Las segundas aparecen en Cuento de verano de Eric Rohmer, el mayor cineasta vivo a la hora de describir sensaciones. La película narra el veraneo que me gustaría haber vivido hace tiempo: un joven estudiante de matemáticas viaja a la Bretaña ensimismado en sus cálculos mentales, en sus paseos silenciosos por la playa, mientras tres muchachas se pelean por aquel hombre sin encanto.

Las terceras hay que buscarlas en la tierra de la niebla.

Adoro el mes de agosto. En la niñez, el calor rebotaba contra los muros gruesos de la torre de mi abuelo materno, mientras dormíamos la siesta en la penumbra fresca y los grillos andaban con diálogos fuera del recinto.

Se llegaba a la casa, rodeada por un ejército de mil manzanos en formación, recorriendo un camino de tierra desde la carretera. En su margen izquierdo reposaba el esqueleto oxidado del camión de un feriante al que se le ocurrió, años atrás, estrellarse junto a la plantación. Su panza estaba repleta de coches de tiovivo; y el viejo Joan sudó media mañana para liberar del amasijo de hierros un par de ellos, ante las exigencias de la señora Hayden y las mías.

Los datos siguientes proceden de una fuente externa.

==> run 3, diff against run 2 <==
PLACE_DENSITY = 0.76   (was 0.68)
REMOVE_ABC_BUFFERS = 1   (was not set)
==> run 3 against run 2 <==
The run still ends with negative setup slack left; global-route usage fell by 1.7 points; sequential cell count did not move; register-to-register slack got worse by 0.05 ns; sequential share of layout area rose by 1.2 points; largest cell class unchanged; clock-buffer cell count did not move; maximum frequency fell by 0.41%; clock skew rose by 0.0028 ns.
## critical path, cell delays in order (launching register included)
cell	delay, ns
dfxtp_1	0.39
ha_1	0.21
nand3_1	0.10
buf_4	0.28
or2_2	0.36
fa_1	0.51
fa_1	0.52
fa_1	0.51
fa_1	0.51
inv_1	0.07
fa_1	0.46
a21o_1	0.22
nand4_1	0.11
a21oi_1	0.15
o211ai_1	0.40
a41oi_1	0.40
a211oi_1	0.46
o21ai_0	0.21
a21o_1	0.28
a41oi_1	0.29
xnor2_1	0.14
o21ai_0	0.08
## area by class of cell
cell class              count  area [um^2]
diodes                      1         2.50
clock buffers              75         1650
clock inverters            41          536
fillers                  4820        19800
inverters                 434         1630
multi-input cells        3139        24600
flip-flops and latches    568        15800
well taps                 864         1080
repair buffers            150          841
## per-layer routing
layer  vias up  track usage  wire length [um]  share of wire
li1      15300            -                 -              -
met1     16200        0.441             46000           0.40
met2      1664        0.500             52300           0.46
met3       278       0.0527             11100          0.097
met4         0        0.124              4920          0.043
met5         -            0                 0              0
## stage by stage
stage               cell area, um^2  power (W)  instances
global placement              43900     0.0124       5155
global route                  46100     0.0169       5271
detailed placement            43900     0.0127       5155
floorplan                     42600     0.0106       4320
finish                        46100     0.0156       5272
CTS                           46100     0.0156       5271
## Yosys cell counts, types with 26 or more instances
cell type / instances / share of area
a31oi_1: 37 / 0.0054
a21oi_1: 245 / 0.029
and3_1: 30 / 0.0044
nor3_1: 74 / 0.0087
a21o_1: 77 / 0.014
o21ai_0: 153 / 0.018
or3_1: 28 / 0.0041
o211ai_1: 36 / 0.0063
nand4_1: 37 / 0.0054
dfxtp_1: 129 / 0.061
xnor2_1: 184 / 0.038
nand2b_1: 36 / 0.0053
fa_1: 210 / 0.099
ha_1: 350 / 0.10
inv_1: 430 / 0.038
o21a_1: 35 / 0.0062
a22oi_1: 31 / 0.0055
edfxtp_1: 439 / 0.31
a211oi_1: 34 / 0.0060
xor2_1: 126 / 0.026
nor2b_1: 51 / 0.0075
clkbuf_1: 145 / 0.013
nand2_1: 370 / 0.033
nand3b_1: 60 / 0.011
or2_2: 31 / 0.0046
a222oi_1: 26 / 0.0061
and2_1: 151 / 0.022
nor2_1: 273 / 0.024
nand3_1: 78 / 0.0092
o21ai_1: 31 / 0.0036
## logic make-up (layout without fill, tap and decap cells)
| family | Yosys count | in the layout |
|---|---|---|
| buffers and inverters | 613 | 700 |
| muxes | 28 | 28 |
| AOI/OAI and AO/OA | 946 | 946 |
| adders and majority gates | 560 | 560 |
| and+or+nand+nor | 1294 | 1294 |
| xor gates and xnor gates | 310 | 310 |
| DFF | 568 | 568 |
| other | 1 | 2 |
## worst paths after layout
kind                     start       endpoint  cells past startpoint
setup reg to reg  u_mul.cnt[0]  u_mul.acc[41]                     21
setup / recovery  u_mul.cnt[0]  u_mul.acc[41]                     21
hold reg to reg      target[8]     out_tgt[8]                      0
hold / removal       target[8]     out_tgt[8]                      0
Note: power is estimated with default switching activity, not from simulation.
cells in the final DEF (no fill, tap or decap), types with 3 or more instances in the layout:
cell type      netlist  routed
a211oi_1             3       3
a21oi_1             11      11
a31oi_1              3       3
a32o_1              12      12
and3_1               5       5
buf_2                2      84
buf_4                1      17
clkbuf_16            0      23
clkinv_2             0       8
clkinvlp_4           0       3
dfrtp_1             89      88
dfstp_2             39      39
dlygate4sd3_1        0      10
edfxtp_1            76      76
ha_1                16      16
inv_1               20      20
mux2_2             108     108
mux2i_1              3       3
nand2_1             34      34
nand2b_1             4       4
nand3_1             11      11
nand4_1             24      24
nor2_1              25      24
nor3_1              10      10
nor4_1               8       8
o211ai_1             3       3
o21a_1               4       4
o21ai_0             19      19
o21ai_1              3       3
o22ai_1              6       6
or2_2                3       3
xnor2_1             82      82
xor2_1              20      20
--- config.mk ---
export PLATFORM = sky130hd
export DESIGN_NAME = i2c_master_transmit_sequencer
export DESIGN_NICKNAME = d
export VERILOG_FILES = /design/src/design/i2cmt_pkg.sv /design/src/design/i2c_master_transmit_sequencer.sv /design/src/design/i2cmt_ram.sv /design/src/design/i2cmt_ctrl.sv /design/src/design/i2cmt_out.sv
export VERILOG_INCLUDE_DIRS = /design/src /design/src/design
export SDC_FILE = /design/constraint.sdc
export NUM_CORES = 2
export LEC_CHECK = 0
export ABC_CLOCK_PERIOD_IN_PS = 8200
export BUFFER_PORTS_ARGS = -buffer_cell sky130_fd_sc_hd__buf_2
export CAP_MARGIN = 0
export CORE_MARGIN = 2
export CORE_UTILIZATION = 52
export CTS_CLUSTER_DIAMETER = 150
export DETAILED_ROUTE_END_ITERATION = 7
export HOLD_SLACK_MARGIN = 0.08
export PLACE_DENSITY_LB_ADDON = 0.08
export SETUP_SLACK_MARGIN = 0.1
export SLEW_MARGIN = 20
export SYNTH_ARGS = -nofsm -noshare
export SYNTH_HDL_FRONTEND = slang
export SYNTH_HIERARCHICAL = 1
export SYNTH_SLANG_ARGS = --single-unit
--- constraint.sdc ---
create_clock -name aclk -period 8.2 [get_ports aclk]
set_clock_uncertainty 0.05 [all_clocks]
set_input_delay 1.64 -clock aclk [delete_from_list [all_inputs] [get_ports aclk]]
set_output_delay 1.64 -clock aclk [all_outputs]
set_load 0.1 [all_outputs]
--- src/design/assert_macros.svh ---
// assertion macros shared by the design files
`ifndef ASSERT_MACROS_SVH
`define ASSERT_MACROS_SVH

// condition that holds at every clock edge outside reset
`define ASSERT_ALWAYS(label, expr, msg) \
    label: assert property (@(posedge aclk) disable iff (!aresetn) (expr)) \
        else $error(msg);

// condition in a cycle implies a consequence in the same cycle
`define ASSERT_IMPLIES(label, ante, cons, msg) \
    label: assert property (@(posedge aclk) disable iff (!aresetn) (ante) |-> (cons)) \
        else $error(msg);

// condition in a cycle implies a consequence in the next cycle
`define ASSERT_NEXT(label, ante, cons, msg) \
    label: assert property (@(posedge aclk) disable iff (!aresetn) (ante) |=> (cons)) \
        else $error(msg);

`endif

--- src/design/i2cmt_pkg.sv ---
// types, codes and constants of the i2c master transmit sequencer
`timescale 1ns / 1ps

package i2cmt_pkg;

    localparam int BUF_DEPTH = 256;
    localparam int BUF_AW    = $clog2(BUF_DEPTH);

    localparam int TIMEOUT_W = 20;
    localparam int RETRY_W   = 4;
    localparam int IDX_W     = 9;
    localparam int CFG_W     = TIMEOUT_W;

    localparam logic [TIMEOUT_W-1:0] TIMEOUT_RESET = 20'd500000;
    localparam logic [RETRY_W-1:0]   RETRY_RESET   = 4'd3;

    // configuration register indexes
    localparam logic CFG_TIMEOUT = 1'b0;
    localparam logic CFG_RETRY   = 1'b1;

    typedef enum logic [1:0] {
        FUNC_LOAD   = 2'd0,
        FUNC_BEGIN  = 2'd1,
        FUNC_STATUS = 2'd2,
        FUNC_TICK   = 2'd3
    } func_t;

    typedef enum logic [1:0] {
        PH_IDLE   = 2'd0,
        PH_WSTART = 2'd1,
        PH_WADDR  = 2'd2,
        PH_SEND   = 2'd3
    } phase_t;

    typedef enum logic [1:0] {
        ACT_NONE  = 2'd0,
        ACT_START = 2'd1,
        ACT_SEND  = 2'd2,
        ACT_STOP  = 2'd3
    } action_t;

    typedef enum logic [2:0] {
        ST_OK         = 3'd0,
        ST_BUSY       = 3'd1,
        ST_START_FAIL = 3'd2,
        ST_ADDR_NACK  = 3'd3,
        ST_ARB_LOST   = 3'd4,
        ST_DATA_NACK  = 3'd5,
        ST_TIMEOUT    = 3'd6,
        ST_UNEXPECTED = 3'd7
    } status_t;

    localparam logic [7:0] CODE_MASK      = 8'hF8;
    localparam logic [7:0] CODE_START     = 8'h08;
    localparam logic [7:0] CODE_ADDR_ACK  = 8'h18;
    localparam logic [7:0] CODE_ADDR_NACK = 8'h20;
    localparam logic [7:0] CODE_DATA_ACK  = 8'h28;
    localparam logic [7:0] CODE_DATA_NACK = 8'h30;
    localparam logic [7:0] CODE_ARB_LOST  = 8'h38;

    // decision of one word, handed to the output stage
    typedef struct packed {
        action_t    action;
        logic [7:0] tx_byte;
        logic       use_ram;
        logic       done_res;
        status_t    status;
    } res_t;

endpackage

--- src/design/i2c_master_transmit_sequencer.sv ---
// top level of the i2c master transmit sequencer
`timescale 1ns / 1ps
//
// channel   dir  tuser            tdata
// s_axis    in   func[1:0]        byte_index, data_byte, slave_address,
//                                 byte_count, status_code (40 bits)
// m_axis    out  action[1:0]      tx_byte, done_res, status (16 bits)
// cfg       in   cfg_index        cfg_wdata (20 bits), written when cfg_we
//
// one word per cycle unless the output stalls; each input word gives one result word
// in the next cycle, from the output register and the registered read of the buffer ram
// aresetn clears phase and counters and sets config to its defaults; the buffer ram has no reset
// a stalled result holds the output register and stops input for that cycle

module i2c_master_transmit_sequencer (
    input  logic                        aclk,
    input  logic                        aresetn,
    input  logic                        cfg_we,
    input  logic                        cfg_index,
    input  logic [i2cmt_pkg::CFG_W-1:0] cfg_wdata,
    input  logic                        s_tvalid,
    output logic                        s_tready,
    // lsb up: byte_index[7:0], data_byte[15:8], slave_address[22:16],
    // byte_count[30:23], status_code[38:31], zero pad[39]
    input  logic [39:0]                 s_tdata,
    // func[1:0]
    input  logic [1:0]                  s_tuser,
    output logic                        m_tvalid,
    input  logic                        m_tready,
    // lsb up: tx_byte[7:0], done_res[8], status[11:9], zero pad[15:12]
    output logic [15:0]                 m_tdata,
    // action[1:0]
    output logic [1:0]                  m_tuser
);
    import i2cmt_pkg::*;

    logic              accept;
    logic              ram_we;
    logic [BUF_AW-1:0] ram_waddr;
    logic [7:0]        ram_wdata;
    logic              ram_re;
    logic [BUF_AW-1:0] ram_raddr;
    logic [7:0]        ram_rdata;
    res_t              res;

    assign accept = s_tvalid && s_tready;

    i2cmt_ctrl u_ctrl (
        .aclk          (aclk),
        .aresetn       (aresetn),
        .cfg_we        (cfg_we),
        .cfg_index     (cfg_index),
        .cfg_wdata     (cfg_wdata),
        .accept        (accept),
        .func          (s_tuser),
        .byte_index    (s_tdata[7:0]),
        .data_byte     (s_tdata[15:8]),
        .slave_address (s_tdata[22:16]),
        .byte_count    (s_tdata[30:23]),
        .status_code   (s_tdata[38:31]),
        .ram_we        (ram_we),
        .ram_waddr     (ram_waddr),
        .ram_wdata     (ram_wdata),
        .ram_re        (ram_re),
        .ram_raddr     (ram_raddr),
        .res           (res)
    );

    i2cmt_ram #(
        .WIDTH (8),
        .DEPTH (BUF_DEPTH)
    ) u_buf (
        .aclk  (aclk),
        .we    (ram_we),
        .waddr (ram_waddr),
        .wdata (ram_wdata),
        .re    (ram_re),
        .raddr (ram_raddr),
        .rdata (ram_rdata)
    );

    i2cmt_out u_out (
        .aclk      (aclk),
        .aresetn   (aresetn),
        .accept    (accept),
        .res       (res),
        .ram_rdata (ram_rdata),
        .ready     (s_tready),
        .m_tvalid  (m_tvalid),
        .m_tready  (m_tready),
        .m_tdata   (m_tdata),
        .m_tuser   (m_tuser)
    );

endmodule

--- src/design/i2cmt_ram.sv ---
// generic simple dual-port ram with registered read
`timescale 1ns / 1ps

module i2cmt_ram #(
    parameter int WIDTH = 8,
    parameter int DEPTH = 256
) (
    input  logic                     aclk,
    input  logic                     we,
    input  logic [$clog2(DEPTH)-1:0] waddr,
    input  logic [WIDTH-1:0]         wdata,
    input  logic                     re,
    input  logic [$clog2(DEPTH)-1:0] raddr,
    output logic [WIDTH-1:0]         rdata
);

    logic [WIDTH-1:0] mem_reg [DEPTH];
    logic [WIDTH-1:0] rdata_reg;

    always_ff @(posedge aclk) begin
        if (we) begin
            mem_reg[waddr] <= wdata;
        end
        if (re) begin
            rdata_reg <= mem_reg[raddr];
        end
    end

    assign rdata = rdata_reg;

endmodule
--- config.mk ---
export PLATFORM = sky130hd
export DESIGN_NAME = one_wire_bus_master
export DESIGN_NICKNAME = d
export VERILOG_FILES = /design/src/rtl/owm_pkg.sv /design/src/rtl/one_wire_bus_master.sv /design/src/rtl/owm_step.sv /design/src/rtl/owm_obuf.sv
export SDC_FILE = /design/constraint.sdc
export NUM_CORES = 1
export LEC_CHECK = 0
export BUFFER_PORTS_ARGS = -buffer_cell sky130_fd_sc_hd__buf_2
export CAP_MARGIN = 30
export CORE_MARGIN = 5
export CORE_UTILIZATION = 34
export DETAILED_ROUTE_END_ITERATION = 8
export PLACE_DENSITY = 0.47
export SYNTH_ARGS = -nofsm -noshare
export SYNTH_HDL_FRONTEND = slang
export SYNTH_SLANG_ARGS = --single-unit
--- constraint.sdc ---
create_clock -name clk -period 7.3 [get_ports clk]
set_clock_uncertainty 0.2 [all_clocks]
set_input_delay 0.73 -clock clk [delete_from_list [all_inputs] [get_ports clk]]
set_output_delay 0.73 -clock clk [all_outputs]
set_load 0.05 [all_outputs]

Nos pasamos aquel verano, y los siguientes, haciendo carreras inútiles con aquellos trastos pesados que no se movían ni un milímetro de su posición inicial; acompañando a la señora Sofía a pescar cangrejos de río; enfermando de la barriga de tanto engullir palosantos. El agua fresca de un pozo era subida a cubo y correa para refrescar nuestros cuerpos infantiles después de cada jornada emocionante. Muchas de ellas afloran en las sobremesas actuales, en forma de nostalgia.

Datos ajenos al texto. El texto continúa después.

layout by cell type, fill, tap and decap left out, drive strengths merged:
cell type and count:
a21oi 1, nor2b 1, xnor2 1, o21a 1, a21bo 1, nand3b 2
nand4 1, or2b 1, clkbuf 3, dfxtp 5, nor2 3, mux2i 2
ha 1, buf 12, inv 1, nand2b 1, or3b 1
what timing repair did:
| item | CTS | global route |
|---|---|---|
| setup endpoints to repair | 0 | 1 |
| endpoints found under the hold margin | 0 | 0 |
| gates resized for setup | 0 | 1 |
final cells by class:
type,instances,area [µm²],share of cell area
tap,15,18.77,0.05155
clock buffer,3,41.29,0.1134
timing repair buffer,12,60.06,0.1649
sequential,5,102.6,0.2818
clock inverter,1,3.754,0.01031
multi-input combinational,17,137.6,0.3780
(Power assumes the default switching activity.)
[src/design/conv_pkg.sv]
// Shared types, constants and helper functions of the 3x3 convolution block.
`timescale 1ns / 1ps
`default_nettype none
package conv_pkg;

    localparam int MAX_HEIGHT  = 32;
    localparam int MAX_WIDTH   = 32;
    localparam int MAX_IN_CH   = 4;
    localparam int MAX_OUT_CH  = 4;
    localparam int NUM_WEIGHTS = 9 * MAX_IN_CH * MAX_OUT_CH;
    localparam int WGT_DEPTH   = 9 * MAX_IN_CH;
    localparam int ROW_DEPTH   = 3 * MAX_WIDTH * MAX_IN_CH;
    localparam int BURST       = MAX_WIDTH + 2;

    typedef enum logic [1:0] {
        OP_WEIGHT  = 2'd0,
        OP_BIAS    = 2'd1,
        OP_PIXEL   = 2'd2,
        OP_RESTART = 2'd3
    } op_t;

    typedef enum logic [1:0] {
        CFG_HEIGHT = 2'd0,
        CFG_WIDTH  = 2'd1,
        CFG_IN_CH  = 2'd2,
        CFG_OUT_CH = 2'd3
    } cfg_idx_t;

    typedef enum logic [2:0] {
        ST_IDLE,
        ST_DIV,
        ST_CHECK,
        ST_MAC,
        ST_DRAIN,
        ST_ADV,
        ST_PUSH
    } state_t;

    typedef struct packed {
        logic accept;
        logic div_step;
        logic mac_init;
        logic mac_step;
        logic adv;
        logic push;
        logic finish;
    } cmd_t;

    typedef struct packed {
        logic pix_done;
        logic div_last;
        logic more;
        logic mac_last;
        logic busy;
        logic out_free;
    } sts_t;

    function automatic logic [5:0] clamp_dim(input logic [5:0] v);
        logic [5:0] r;
        if (v == 6'd0) begin
            r = 6'd1;
        end else if (v > 6'(MAX_WIDTH)) begin
            r = 6'(MAX_WIDTH);
        end else begin
            r = v;
        end
        return r;
    endfunction

    function automatic logic [2:0] clamp_ch(input logic [2:0] v);
        logic [2:0] r;
        if (v == 3'd0) begin
            r = 3'd1;
        end else if (v > 3'(MAX_IN_CH)) begin
            r = 3'(MAX_IN_CH);
        end else begin
            r = v;
        end
        return r;
    endfunction

    function automatic logic [1:0] mod3_small(input logic [2:0] v);
        logic [1:0] r;
        case (v)
            3'd0, 3'd3, 3'd6: r = 2'd0;
            3'd1, 3'd4, 3'd7: r = 2'd1;
            default:          r = 2'd2;
        endcase
        return r;
    endfunction

    // Since 2 is -1 modulo 3, the odd bits count twice.
    function automatic logic [1:0] row_mod3(input logic [4:0] v);
        logic [2:0] s;
        s = 3'(v[0]) + 3'(v[2]) + 3'(v[4]) + {1'b0, v[1], 1'b0} + {1'b0, v[3], 1'b0};
        return mod3_small(s);
    endfunction

    function automatic logic [31:0] sat32(input logic signed [39:0] v);
        logic [31:0] r;
        if (v > 40'sh007FFFFFFF) begin
            r = 32'h7FFFFFFF;
        end else if (v < -40'sh0080000000) begin
            r = 32'h80000000;
        end else begin
            r = v[31:0];
        end
        return r;
    endfunction

endpackage
`default_nettype wire

[src/design/conv_ctrl.sv]
// Controller state machine that sequences item intake, division, MAC passes and output.
`timescale 1ns / 1ps
`default_nettype none
module conv_ctrl (
    input  wire logic           aclk,
    input  wire logic           aresetn,
    input  wire logic           s_tvalid,
    output logic                s_tready,
    input  wire conv_pkg::sts_t sts,
    output conv_pkg::cmd_t      cmd
);

    conv_pkg::state_t state_reg, state_next;

    always_ff @(posedge aclk) begin
        if (!aresetn) begin
            state_reg <= conv_pkg::ST_IDLE;
        end else begin
            state_reg <= state_next;
        end
    end

    always_comb begin
        state_next = state_reg;
        case (state_reg)
            conv_pkg::ST_IDLE: begin
                if (s_tvalid && sts.pix_done) state_next = conv_pkg::ST_DIV;
            end
            conv_pkg::ST_DIV: begin
                if (sts.div_last) state_next = conv_pkg::ST_CHECK;
            end
            conv_pkg::ST_CHECK: begin
                state_next = sts.more ? conv_pkg::ST_MAC : conv_pkg::ST_IDLE;
            end
            conv_pkg::ST_MAC: begin
                if (sts.mac_last) state_next = conv_pkg::ST_DRAIN;
            end
            conv_pkg::ST_DRAIN: begin
                if (!sts.busy) state_next = conv_pkg::ST_ADV;
            end
            conv_pkg::ST_ADV: begin
                state_next = conv_pkg::ST_PUSH;
            end
            conv_pkg::ST_PUSH: begin
                if (sts.out_free) begin
                    state_next = sts.more ? conv_pkg::ST_MAC : conv_pkg::ST_IDLE;
                end
            end
            default: state_next = conv_pkg::ST_IDLE;
        endcase
    end

    always_comb begin
        cmd      = '0;
        s_tready = 1'b0;
        case (state_reg)
            conv_pkg::ST_IDLE: begin
                s_tready   = 1'b1;
                cmd.accept = s_tvalid;
            end
            conv_pkg::ST_DIV: begin
                cmd.div_step = 1'b1;
            end
            conv_pkg::ST_CHECK: begin
                cmd.mac_init = sts.more;
                cmd.finish   = !sts.more;
            end
            conv_pkg::ST_MAC: begin
                cmd.mac_step = 1'b1;
            end
            conv_pkg::ST_ADV: begin
                cmd.adv = 1'b1;
            end
            conv_pkg::ST_PUSH: begin
                cmd.push     = sts.out_free;
                cmd.mac_init = sts.out_free && sts.more;
                cmd.finish   = sts.out_free && !sts.more;
            end
            default: ;
        endcase
    end

endmodule
`default_nettype wire
[src/design/khc_pkg.sv]
`default_nettype none

package khc_pkg;

    // Table geometry: the window keeps K_MAX letters at two bits each.
    localparam int K_MAX        = 8;
    localparam int COUNT_WIDTH  = 32;
    localparam int INDEX_WIDTH  = 2 * K_MAX;
    localparam int LEN_WIDTH    = 4;
    localparam int SHIFT_WIDTH  = LEN_WIDTH + 1;
    localparam int QUEUE_DEPTH  = 4;
    localparam int QPTR_WIDTH   = 2;
    localparam int ADDR_WIDTH   = 2;
    localparam int DATA_WIDTH   = 32;

    localparam logic [LEN_WIDTH-1:0] KMER_LEN_RESET = LEN_WIDTH'(K_MAX);

    // Register byte addresses.
    localparam logic [ADDR_WIDTH-1:0] REG_KMER_LENGTH = 2'd0;

    // Transaction modes.
    localparam logic [1:0] MODE_LETTER = 2'd0;
    localparam logic [1:0] MODE_READ   = 2'd1;
    localparam logic [1:0] MODE_CLEAR  = 2'd2;

    // Operations handed from the front end to the counter engine.
    localparam logic [1:0] OP_NOP   = 2'd0;
    localparam logic [1:0] OP_INC   = 2'd1;
    localparam logic [1:0] OP_READ  = 2'd2;
    localparam logic [1:0] OP_CLEAR = 2'd3;

    // ASCII letters of the nucleotide alphabet.
    localparam logic [7:0] CH_A_UP = 8'h41;
    localparam logic [7:0] CH_C_UP = 8'h43;
    localparam logic [7:0] CH_G_UP = 8'h47;
    localparam logic [7:0] CH_T_UP = 8'h54;
    localparam logic [7:0] CH_U_UP = 8'h55;
    localparam logic [7:0] CH_A_LO = 8'h61;
    localparam logic [7:0] CH_C_LO = 8'h63;
    localparam logic [7:0] CH_G_LO = 8'h67;
    localparam logic [7:0] CH_T_LO = 8'h74;
    localparam logic [7:0] CH_U_LO = 8'h75;

    typedef struct packed {
        logic                   valid;
        logic [1:0]             code;
    } khc_letter_t;

    typedef struct packed {
        logic [1:0]             op;
        logic [INDEX_WIDTH-1:0] idx;
        logic [COUNT_WIDTH-1:0] total;
    } khc_op_t;

    typedef struct packed {
        logic                   counted;
        logic [INDEX_WIDTH-1:0] counted_index;
        logic [COUNT_WIDTH-1:0] count_value;
        logic [COUNT_WIDTH-1:0] total;
    } khc_result_t;

    typedef struct packed {
        logic                   busy;
        logic                   stage_valid;
        logic [QPTR_WIDTH:0]    out_count;
    } khc_back_status_t;

    function automatic khc_letter_t letter_code(input logic [7:0] s);
        khc_letter_t r;
        r.valid = 1'b1;
        r.code  = 2'd0;
        case (s)
            CH_A_UP, CH_A_LO: r.code = 2'd0;
            CH_C_UP, CH_C_LO: r.code = 2'd1;
            CH_G_UP, CH_G_LO: r.code = 2'd2;
            CH_T_UP, CH_T_LO, CH_U_UP, CH_U_LO: r.code = 2'd3;
            default: r.valid = 1'b0;
        endcase
        return r;
    endfunction

endpackage

`default_nettype wire

[src/design/khc_front.sv]
`default_nettype none

module khc_front
    import khc_pkg::*;
(
    input  wire logic                   clk,
    input  wire logic                   rst_n,
    input  wire logic                   psel,
    input  wire logic                   penable,
    input  wire logic                   pwrite,
    input  wire logic [ADDR_WIDTH-1:0]  paddr,
    input  wire logic [DATA_WIDTH-1:0]  pwdata,
    output logic [DATA_WIDTH-1:0]       prdata,
    output logic                        pready,
    input  wire logic                   push,
    input  wire logic                   stall,
    input  wire logic [1:0]             mode,
    input  wire logic [7:0]             symbol,
    input  wire logic                   seq_start,
    input  wire logic [INDEX_WIDTH-1:0] kmer_index,
    output logic                        q_push,
    output khc_op_t                     q_data
);

    logic [LEN_WIDTH-1:0]   kmer_length_reg;
    logic [INDEX_WIDTH-1:0] window_reg, window_next;
    logic [LEN_WIDTH-1:0]   held_reg, held_next;
    logic [COUNT_WIDTH-1:0] total_reg, total_next;
    logic [LEN_WIDTH-1:0]   k_eff;
    logic [INDEX_WIDTH-1:0] kmask;
    logic [INDEX_WIDTH-1:0] win_base, win_shift;
    logic [LEN_WIDTH-1:0]   held_base;
    khc_letter_t            letter;
    logic                   accept;

    assign pready = 1'b1;
    assign prdata = (paddr == REG_KMER_LENGTH)
                  ? DATA_WIDTH'(kmer_length_reg) : '0;
    assign accept = push && !stall;
    assign q_push = accept;

    always_comb
    begin
        if (kmer_length_reg == '0)
            k_eff = LEN_WIDTH'(1);
        else if (kmer_length_reg > LEN_WIDTH'(K_MAX))
            k_eff = LEN_WIDTH'(K_MAX);
        else
            k_eff = kmer_length_reg;
        for (int i = 0; i < INDEX_WIDTH; i++)
        begin
            kmask[i] = (SHIFT_WIDTH'(i) < {k_eff, 1'b0});
        end
    end

    always_comb
    begin
        letter      = letter_code(symbol);
        win_base    = seq_start ? '0 : window_reg;
        held_base   = seq_start ? '0 : held_reg;
        win_shift   = {win_base[INDEX_WIDTH-3:0], letter.code};
        window_next = window_reg;
        held_next   = held_reg;
        total_next  = total_reg;
        q_data.op    = OP_NOP;
        q_data.idx   = '0;
        case (mode)
            MODE_LETTER:
            begin
                if (!letter.valid)
                begin
                    window_next = '0;
                    held_next   = '0;
                end
                else
                begin
                    window_next = win_shift;
                    held_next   = (held_base < LEN_WIDTH'(K_MAX))
                                ? held_base + LEN_WIDTH'(1) : held_base;
                    if (held_next >= k_eff)
                    begin
                        total_next = total_reg + COUNT_WIDTH'(1);
                        q_data.op  = OP_INC;
                        q_data.idx = win_shift & kmask;
                    end
                end
            end
            MODE_READ:
            begin
                q_data.op  = OP_READ;
                q_data.idx = kmer_index & kmask;
            end
            MODE_CLEAR:
            begin
                q_data.op  = OP_CLEAR;
                q_data.idx = kmer_index & kmask;
            end
            default:
            begin
                q_data.op = OP_NOP;
            end
        endcase
        q_data.total = total_next;
    end

    always_ff @(posedge clk or negedge rst_n)
    begin
        if (!rst_n)
        begin
            kmer_length_reg <= KMER_LEN_RESET;
            window_reg      <= '0;
            held_reg        <= '0;
            total_reg       <= '0;
        end
        else
        begin
            if (psel && penable && pwrite && paddr == REG_KMER_LENGTH)
                kmer_length_reg <= pwdata[LEN_WIDTH-1:0];
            if (accept)
            begin
                window_reg <= window_next;
                held_reg   <= held_next;
                total_reg  <= total_next;
            end
        end
    end

endmodule

`default_nettype wire

[config.mk]
export PLATFORM = sky130hd
export DESIGN_NAME = khc_front
export DESIGN_NICKNAME = d
export VERILOG_FILES = /design/src/design/khc_pkg.sv /design/src/design/khc_front.sv
export SDC_FILE = /design/constraint.sdc
export NUM_CORES = 1
export LEC_CHECK = 0
export BUFFER_PORTS_ARGS = -buffer_cell sky130_fd_sc_hd__buf_2
export CAP_MARGIN = 0
export CORE_ASPECT_RATIO = 1.5
export CORE_MARGIN = 3
export CORE_UTILIZATION = 45
export DETAILED_ROUTE_END_ITERATION = 6
export GPL_TIMING_DRIVEN = 0
export PLACE_DENSITY_LB_ADDON = 0.25
export SYNTH_ARGS = -nofsm -noshare
export SYNTH_HDL_FRONTEND = slang
export SYNTH_SLANG_ARGS = --single-unit
[constraint.sdc]
create_clock -name clk -period 3 [get_ports clk]
set_clock_uncertainty 0.2 [all_clocks]
set_input_delay 0.45 -clock clk [delete_from_list [all_inputs] [get_ports clk]]
set_output_delay 0.45 -clock clk [all_outputs]
set_load 0.01 [all_outputs]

Mi abuelo no se cansó de desear un hijo varón que le substituyera al frente de la finca; pero su pobre esposa parió seis veces y siempre les pusieron nombres de mujer. La última fue mi madre; al salir apagó la luz en aquel vientre extenuado. La abuela murió cuando yo tenía apenas tres años; aunque conservo imágenes fugaces de su rostro ancho sonriéndome en una cama. Él aguantó diez años más trabajando solo en aquel territorio vital calculado en hectáreas; hasta que le venció el agotamiento y depositó los recuerdos, los manzanos, el árbol de los palosantos, el pozo y los coches del tiovivo bajo un cartel de "En venta", para dejarse encarcelar en un pisito de la ciudad que le consumió en poco tiempo. Enfermó en invierno. Una noche de mi adolescencia en que me tocaba cuidarle, giró levemente el cuello y se dispuso a soñar el sueño eterno en aquella habitación oscura de la calle mayor.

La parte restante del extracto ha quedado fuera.